Arizona State Prison Complex – Eyman
- Interactive map of Arizona State Prison Complex – Eyman
- Location: Florence, Arizona;
- Status: open
- Security class: mixed
- Capacity: 4,549
- Opened: 1991
- Managed by: Arizona Department of Corrections

= Arizona State Prison Complex – Eyman =

Prison in Arizona, United States

Arizona State Prison Complex – Eyman is a state prison for men located in Florence, Arizona. Eyman is one of 13 prison facilities operated by the Arizona Department of Corrections (ADC).

On May 3, 1991, Governor Fife Symington provided an opening address, officially opening ASPC–Eyman. In addition, ASPC–Eyman/Rynning Unit also officially opened. The complex was named after Frank Eyman who was a Warden at Florence. The Meadows Unit was named after Della Meadows who worked 35 years as the Wardens' secretary during her tenure with the Arizona Department of Corrections. Special Management Unit II (SMU II) was renamed Browning Unit on June 2, 2008, after Army Staff Sgt. Charles R. Browning, who died serving in Afghanistan and worked at SMU II.

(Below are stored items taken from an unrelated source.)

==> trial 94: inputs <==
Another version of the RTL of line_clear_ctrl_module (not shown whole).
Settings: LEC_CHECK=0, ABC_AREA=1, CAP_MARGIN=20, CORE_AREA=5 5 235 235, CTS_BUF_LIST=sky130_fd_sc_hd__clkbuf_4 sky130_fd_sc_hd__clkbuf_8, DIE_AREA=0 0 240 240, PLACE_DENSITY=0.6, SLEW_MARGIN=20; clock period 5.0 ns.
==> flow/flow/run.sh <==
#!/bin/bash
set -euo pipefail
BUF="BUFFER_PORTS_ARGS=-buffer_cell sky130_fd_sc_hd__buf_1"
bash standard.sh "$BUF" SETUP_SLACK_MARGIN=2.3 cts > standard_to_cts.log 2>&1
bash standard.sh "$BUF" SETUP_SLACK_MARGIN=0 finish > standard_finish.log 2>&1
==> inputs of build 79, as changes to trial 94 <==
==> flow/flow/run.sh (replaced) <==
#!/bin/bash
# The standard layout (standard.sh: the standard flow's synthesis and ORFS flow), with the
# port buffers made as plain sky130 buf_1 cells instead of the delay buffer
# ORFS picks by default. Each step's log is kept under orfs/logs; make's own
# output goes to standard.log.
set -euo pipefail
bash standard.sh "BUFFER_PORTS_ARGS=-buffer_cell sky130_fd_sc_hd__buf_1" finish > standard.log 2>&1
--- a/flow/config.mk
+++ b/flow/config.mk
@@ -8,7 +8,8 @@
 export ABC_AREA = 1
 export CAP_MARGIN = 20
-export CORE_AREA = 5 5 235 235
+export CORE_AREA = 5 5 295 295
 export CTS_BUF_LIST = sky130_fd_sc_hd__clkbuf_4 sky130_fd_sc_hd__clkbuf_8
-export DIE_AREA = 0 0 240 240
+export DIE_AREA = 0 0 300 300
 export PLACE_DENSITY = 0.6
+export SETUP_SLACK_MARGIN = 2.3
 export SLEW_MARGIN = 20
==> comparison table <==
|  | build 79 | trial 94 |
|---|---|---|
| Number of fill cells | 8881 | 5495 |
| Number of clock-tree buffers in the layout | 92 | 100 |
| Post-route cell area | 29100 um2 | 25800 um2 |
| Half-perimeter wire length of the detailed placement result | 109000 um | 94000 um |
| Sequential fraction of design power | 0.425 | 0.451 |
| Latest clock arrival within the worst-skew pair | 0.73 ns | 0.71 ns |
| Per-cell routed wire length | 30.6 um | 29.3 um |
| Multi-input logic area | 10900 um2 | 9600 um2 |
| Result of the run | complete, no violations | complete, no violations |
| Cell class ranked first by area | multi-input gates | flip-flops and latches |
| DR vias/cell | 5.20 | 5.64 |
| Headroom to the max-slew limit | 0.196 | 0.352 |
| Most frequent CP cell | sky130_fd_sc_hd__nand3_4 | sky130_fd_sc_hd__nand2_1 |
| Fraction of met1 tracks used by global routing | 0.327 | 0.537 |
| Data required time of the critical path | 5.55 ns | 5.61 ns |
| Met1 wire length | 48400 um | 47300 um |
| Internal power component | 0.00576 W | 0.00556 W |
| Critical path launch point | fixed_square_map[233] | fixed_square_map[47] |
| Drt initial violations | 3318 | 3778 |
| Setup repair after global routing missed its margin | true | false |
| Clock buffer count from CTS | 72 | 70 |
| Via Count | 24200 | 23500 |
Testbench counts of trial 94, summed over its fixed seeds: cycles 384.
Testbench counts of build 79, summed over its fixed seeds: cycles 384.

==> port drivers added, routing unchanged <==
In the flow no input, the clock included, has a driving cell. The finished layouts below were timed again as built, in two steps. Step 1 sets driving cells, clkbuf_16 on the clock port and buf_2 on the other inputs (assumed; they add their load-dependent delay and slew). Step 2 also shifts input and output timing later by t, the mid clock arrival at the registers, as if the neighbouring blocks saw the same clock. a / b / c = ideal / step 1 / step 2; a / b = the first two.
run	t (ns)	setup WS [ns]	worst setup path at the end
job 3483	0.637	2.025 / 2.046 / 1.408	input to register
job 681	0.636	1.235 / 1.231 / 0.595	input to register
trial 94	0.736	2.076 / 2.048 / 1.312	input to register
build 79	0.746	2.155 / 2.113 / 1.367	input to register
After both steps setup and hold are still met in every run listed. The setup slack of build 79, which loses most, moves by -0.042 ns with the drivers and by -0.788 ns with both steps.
From an optimization exercise on the open Yosys and OpenROAD flow, aimed at small area, a short achievable clock period and few clock cycles per item; shortcuts taken in it are not production practice. The RTL was checked by simulation tests, not by an equivalence proof against the original design. No activity file was given, so power comes from the tool's default toggle rates.

--- config.mk ---
export PLATFORM = sky130hd
export DESIGN_NAME = bitmap_block_allocator_core
export DESIGN_NICKNAME = bitmap_block_allocator_core
export VERILOG_FILES = /design/flow/design.v
export SDC_FILE = /design/flow/constraint.sdc
export NUM_CORES = 4
export LEC_CHECK = 0
export ABC_CLOCK_PERIOD_IN_PS = 4000
export CAP_MARGIN = 20
export CORE_MARGIN = 2
export CORE_UTILIZATION = 55
export SETUP_SLACK_MARGIN = 4.5
export SLEW_MARGIN = 20
--- constraint.sdc ---
create_clock -name core_clock -period 9.0 [get_ports {clk}]
set_input_delay 1.8000 -clock core_clock [delete_from_list [all_inputs] [get_ports {clk}]]
set_output_delay 1.8000 -clock core_clock [all_outputs]
set_load 0.01 [all_outputs]
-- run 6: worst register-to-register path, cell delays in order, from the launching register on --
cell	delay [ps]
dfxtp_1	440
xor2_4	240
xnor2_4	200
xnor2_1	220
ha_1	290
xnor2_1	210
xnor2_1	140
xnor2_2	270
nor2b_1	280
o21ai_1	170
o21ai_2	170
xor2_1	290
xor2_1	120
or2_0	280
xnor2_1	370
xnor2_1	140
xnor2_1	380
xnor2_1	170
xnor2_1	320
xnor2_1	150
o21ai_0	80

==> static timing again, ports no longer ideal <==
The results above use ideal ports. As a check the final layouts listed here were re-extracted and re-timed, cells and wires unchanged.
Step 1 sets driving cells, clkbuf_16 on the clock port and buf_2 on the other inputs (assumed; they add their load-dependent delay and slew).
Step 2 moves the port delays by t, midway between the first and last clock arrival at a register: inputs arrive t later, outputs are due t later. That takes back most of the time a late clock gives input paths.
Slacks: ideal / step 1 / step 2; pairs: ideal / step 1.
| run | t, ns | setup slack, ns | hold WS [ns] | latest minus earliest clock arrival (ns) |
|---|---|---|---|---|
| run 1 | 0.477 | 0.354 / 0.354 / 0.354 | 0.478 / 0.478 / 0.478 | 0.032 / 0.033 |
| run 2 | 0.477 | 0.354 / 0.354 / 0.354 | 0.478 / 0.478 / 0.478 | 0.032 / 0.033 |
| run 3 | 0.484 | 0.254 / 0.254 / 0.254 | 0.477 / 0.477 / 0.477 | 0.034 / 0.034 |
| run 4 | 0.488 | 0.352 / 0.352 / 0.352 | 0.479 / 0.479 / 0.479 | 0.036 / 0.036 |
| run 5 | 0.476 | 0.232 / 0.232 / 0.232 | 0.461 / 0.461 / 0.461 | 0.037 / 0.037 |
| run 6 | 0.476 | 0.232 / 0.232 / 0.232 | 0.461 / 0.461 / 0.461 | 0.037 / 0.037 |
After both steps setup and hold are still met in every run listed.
Context: an optimization exercise on an open-source flow, tuned for small area, a short achievable clock period and few clock cycles. The choices shown serve that exercise and are no tape-out recipe.
RTL that was checked went through simulation tests only; none was proved equivalent to the original.
Power is estimated from default activity; no workload was simulated.

==> run a: inputs <==
## cacheTop
module cacheTop
(
    input  logic                          clk,
    input  logic                          rst,
    input  logic                          cpuReqValid,
    input  logic                          cpuReqWrite,
    input  logic [10-1:0]      cpuReqAddr,
    input  logic [8-1:0]      cpuReqByte,
    output logic                          cpuRespValid,
    output logic                          cpuRespHit,
    output logic [32-1:0]      cpuRespWord,
    output logic                          cpuCredit,
    output logic                          memReqValid,
    output logic                          memReqWrite,
    output logic [6-1:0] memReqLineAddr,
    output logic [128-1:0]      memReqLine,
    input  logic                          memRespValid,
    input  logic [128-1:0]      memRespLine,
    input  logic                          memCredit
);
export LEC_CHECK = 0
export ABC_AREA = 1
export CAP_MARGIN = 20
export CORE_MARGIN = 2
export CORE_UTILIZATION = 40
export CTS_CLUSTER_DIAMETER = 70
export CTS_CLUSTER_SIZE = 30
export SETUP_SLACK_MARGIN = 2.0
export SLEW_MARGIN = 20
export TNS_END_PERCENT = 10
create_clock -name core_clock -period 5.0 [get_ports {clk}]
standard.sh (not shown) runs the stock make flow with config.mk's settings and CLKGATE_MAP_FILE= SYNTH_SCRIPT=/design/flow/synth_recipe.tcl, a recipe that flattens the netlist after the stock synthesis.
==> flow/flow/run.sh <==
#!/bin/bash
# The standard layout, with each port buffered by the smallest buffer
# (the resizer upsizes the ones that timing needs) instead of ORFS's default
# choice of buffer cell.
set -euo pipefail
export BUFFER_PORTS_ARGS="-buffer_cell sky130_fd_sc_hd__buf_1"
bash standard.sh > standard.log 2>&1
==> run b: changes against run a <==
- ABC_AREA: 1 -> default
- CTS_CLUSTER_DIAMETER: 70 -> default
- CTS_CLUSTER_SIZE: 30 -> default
- SETUP_SLACK_MARGIN: 2.0 -> 1.5
- TNS_END_PERCENT: 10 -> default
==> run c: changes against run a <==
==> flow/design.v (replaced) <==
`timescale 1ns/100ps
module cacheTop
(
    input  logic                          clk,
    input  logic                          rst,
    input  logic                          cpuReqValid,
    input  logic                          cpuReqWrite,
    input  logic [10-1:0]      cpuReqAddr,
    input  logic [8-1:0]      cpuReqByte,
    output logic                          cpuRespValid,
    output logic                          cpuRespHit,
    output logic [32-1:0]      cpuRespWord,
    output logic                          cpuCredit,
    output logic                          memReqValid,
    output logic                          memReqWrite,
    output logic [6-1:0] memReqLineAddr,
    output logic [128-1:0]      memReqLine,
    input  logic                          memRespValid,
    input  logic [128-1:0]      memRespLine,
    input  logic                          memCredit
);
    logic [3:0]   valid;
    logic [3:0]   dirty;
    logic [4:0]   tags  [4];
    logic [127:0] lines [4];
    logic [1:0]   lruVictim;       
    logic         stLate;          
    logic         stWb;            
    logic         stRdIssue;       
    logic         stRd;            
    logic         idle;
    logic         reqWrite;        
    logic [9:0]   reqAddr;
    logic [7:0]   reqByte;
    assign idle = !stLate && !stWb && !stRdIssue && !stRd;
    logic [4:0]  inTag;
    logic        inSet;
    logic [3:0]  mruSlot;          
    logic [3:0]  match;            
    logic [3:0]  victimSlot;       
    logic        hitMru, hitLru, hitWay1, victimDirty;
    logic [4:0]  victimTag;
    assign inTag  = cpuReqAddr[9:5];
    assign inSet  = cpuReqAddr[4];
    always_comb begin
        victimTag = '0;
        for (int i = 0; i < 4; i++) begin
            mruSlot[i]    = (lruVictim[i / 2] != i[0]);
            match[i]      = valid[i] && (inSet == i[1]) && (tags[i] == inTag);
            victimSlot[i] = (inSet == i[1]) && !mruSlot[i];
            victimTag     = victimTag | ({5{victimSlot[i]}} & tags[i]);
        end
    end
    assign hitMru      = |(match & mruSlot);
    assign hitLru      = |(match & ~mruSlot);
    assign hitWay1     = match[1] || match[3];
    assign victimDirty = |(victimSlot & valid & dirty);
    logic newReq, hitNow, lateNow, missNow, fillNow;
    assign newReq  = idle && cpuReqValid;
    assign hitNow  = newReq && hitMru;
    assign lateNow = newReq && hitLru;
    assign missNow = newReq && !hitMru && !hitLru;
    assign fillNow = stRd && memRespValid;
    logic        rdSet;
    logic [1:0]  rdWord;
    logic [3:0]  rdSlot;
    logic [31:0] slotWord [4];
    logic [31:0] hitWord;
    logic [31:0] missWord;
    assign rdSet  = stLate ? reqAddr[4]   : inSet;
    assign rdWord = stLate ? reqAddr[3:2] : cpuReqAddr[3:2];
    always_comb begin
        hitWord = '0;
        for (int i = 0; i < 4; i++) begin
            rdSlot[i] = (rdSet == i[1]) && mruSlot[i];
            case (rdWord)
                2'd0:    slotWord[i] = lines[i][127:96];
                2'd1:    slotWord[i] = lines[i][95:64];
                2'd2:    slotWord[i] = lines[i][63:32];
                default: slotWord[i] = lines[i][31:0];
            endcase
            hitWord = hitWord | ({32{rdSlot[i]}} & slotWord[i]);
        end
        case (reqAddr[3:2])
            2'd0:    missWord = memRespLine[127:96];
            2'd1:    missWord = memRespLine[95:64];
            2'd2:    missWord = memRespLine[63:32];
            default: missWord = memRespLine[31:0];
        endcase
    end
    assign cpuRespValid = hitNow || stLate || fillNow;
    assign cpuCredit    = cpuRespValid;
    assign cpuRespHit   = !stRd;
    assign cpuRespWord  = stRd ? missWord : hitWord;
    always_comb begin
        memReqLine = '0;
        for (int i = 0; i < 4; i++) begin
            memReqLine = memReqLine | ({128{victimSlot[i]}} & lines[i]);
        end
    end
    assign memReqValid    = missNow || stRdIssue;
    assign memReqWrite    = idle && victimDirty;
    assign memReqLineAddr = !idle       ? reqAddr[9:4] :
                            victimDirty ? {victimTag, inSet} : cpuReqAddr[9:4];
    always_ff @(posedge clk) begin
        if (rst) begin
            stLate    <= 1'b0;
            stWb      <= 1'b0;
            stRdIssue <= 1'b0;
            stRd      <= 1'b0;
        end else begin
            stLate <= lateNow;
            if (missNow) begin
                stWb <= victimDirty;
                stRd <= !victimDirty;
            end
            if (stWb && memCredit) begin
                stWb      <= 1'b0;
                stRdIssue <= 1'b1;
            end
            if (stRdIssue) begin
                stRdIssue <= 1'b0;
                stRd      <= 1'b1;
            end
            if (fillNow) begin
                stRd <= 1'b0;
            end
        end
    end
    always_ff @(posedge clk) begin
        if (idle) begin
            reqWrite <= cpuReqWrite;
            reqAddr  <= cpuReqAddr;
            reqByte  <= cpuReqByte;
        end
    end
    logic [3:0] fillSlot;          
    logic [3:0] hitWrSlot;         
    always_comb begin
        for (int i = 0; i < 4; i++) begin
            fillSlot[i]  = fillNow && (reqAddr[4] == i[1]) && !mruSlot[i];
            hitWrSlot[i] = newReq && cpuReqWrite && match[i];
        end
    end
    always_ff @(posedge clk) begin
        for (int s = 0; s < 2; s++) begin
            if (rst) begin
                lruVictim[s] <= 1'b0;
            end else if ((lateNow && inSet == s) || (fillNow && reqAddr[4] == s)) begin
                lruVictim[s] <= !lruVictim[s];
            end
        end
    end
    always_ff @(posedge clk) begin
        for (int i = 0; i < 4; i++) begin
            if (rst) begin
                valid[i] <= 1'b0;
            end else if (fillSlot[i]) begin
                valid[i] <= 1'b1;
            end
            if (fillSlot[i]) begin
                dirty[i] <= reqWrite;
                tags[i]  <= reqAddr[9:5];
            end else if (hitWrSlot[i]) begin
                dirty[i] <= 1'b1;
            end
        end
    end
    logic [7:0]   byteSrc;
    logic [127:0] newLine;
    logic [15:0]  laneHit;       
    logic [15:0]  laneMem;       
    assign byteSrc = stRd ? reqByte : cpuReqByte;
    always_comb begin
        for (int k = 0; k < 16; k++) begin
            laneHit[k] = (cpuReqAddr[3:0] == k);
            laneMem[k] = stRd && !(reqWrite && (reqAddr[3:0] == k));
            newLine[(15 - k) * 8 +: 8] = laneMem[k] ? memRespLine[(15 - k) * 8 +: 8] : byteSrc;
        end
    end
    always_ff @(posedge clk) begin
        for (int i = 0; i < 4; i++) begin
            for (int k = 0; k < 16; k++) begin
                if (fillSlot[i] || (hitWrSlot[i] && laneHit[k])) begin
                    lines[i][(15 - k) * 8 +: 8] <= newLine[(15 - k) * 8 +: 8];
                end
            end
        end
    end
endmodule
==> flow/run.sh (new file) <==
#!/bin/bash
# synth_recipe.tcl (not shown) runs the flow's synth.tcl, then flattens the netlist and writes it again
# the make line also repeats each setting of config.mk as NAME=value (left out here)
make -C /OpenROAD-flow-scripts/flow DESIGN_CONFIG=/design/flow/config.mk WORK_HOME=/design/flow/orfs CLKGATE_MAP_FILE= SYNTH_SCRIPT=/design/flow/synth_recipe.tcl finish
- ABC_AREA: 1 -> default
- CORE_UTILIZATION: 40 -> 60
- CTS_CLUSTER_DIAMETER: 70 -> default
- CTS_CLUSTER_SIZE: 30 -> default
- SETUP_SLACK_MARGIN: 2.0 -> 1.5
- TNS_END_PERCENT: 10 -> default
removed: flow/flow/run.sh
removed: flow/standard.sh
==> run d: changes against run a <==
- CTS_CLUSTER_DIAMETER: 70 -> default
- CTS_CLUSTER_SIZE: 30 -> default
- SETUP_SLACK_MARGIN: 2.0 -> 1.5
==> impl_metrics.prom <==
# TYPE chip_impl_metric gauge
chip_impl_metric{name="nWellTaps",unit=""} 931
chip_impl_info{name="synth_top_family_by_area",value="simple AND/OR/NAND/NOR gates"} 1
chip_impl_metric{name="synth_cells",unit=""} 2992
chip_impl_metric{name="hold_depth",unit=""} 2
chip_impl_metric{name="period_share",unit="%"} 74.2
chip_impl_metric{name="final_util",unit="%"} 51.6
chip_impl_info{name="result_of_the_run",value="no timing/DRC/antenna violations"} 1
chip_impl_metric{name="global_route_wire_length_before_repair",unit="µm"} 176000
chip_impl_metric{name="route.met3.wl",unit="µm"} 19800
chip_impl_metric{name="post_synth_xor_area_fraction",unit="%"} 0.0314
chip_impl_metric{name="synth-simple-area-share",unit="%"} 23.5
chip_impl_metric{name="non_clock_inverter_count_in_the_final_layout",unit=""} 271
chip_impl_metric{name="layoutNonFillerInstCount",unit=""} 4381
chip_impl_info{name="cp_cell_sequence",value="buf_8 > buf_12 > nor2_4 > nand2_4 > buf_6 > o22ai_4 > inv_2 > o211ai_1 > nor3_2 > nand2_2 > buf_6"} 1
Source of the figures above: run a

ASPC–Eyman has an inmate capacity of approximately 4,544 in 8 housing units at security levels 3, 4 and 5. The ADC uses a score classification system to assess inmates appropriate custody and security level placement. The scores range from 2 to 5, with 5 being the highest risk or need. ASPC–Eyman is a modern, medium to high security prison.

Browning Unit (Formerly SMU II) in Eyman contains Arizona's one of two male death row cell blocks. The execution chamber for the State of Arizona is located at the Central Unit of the Arizona State Prison Complex – Florence.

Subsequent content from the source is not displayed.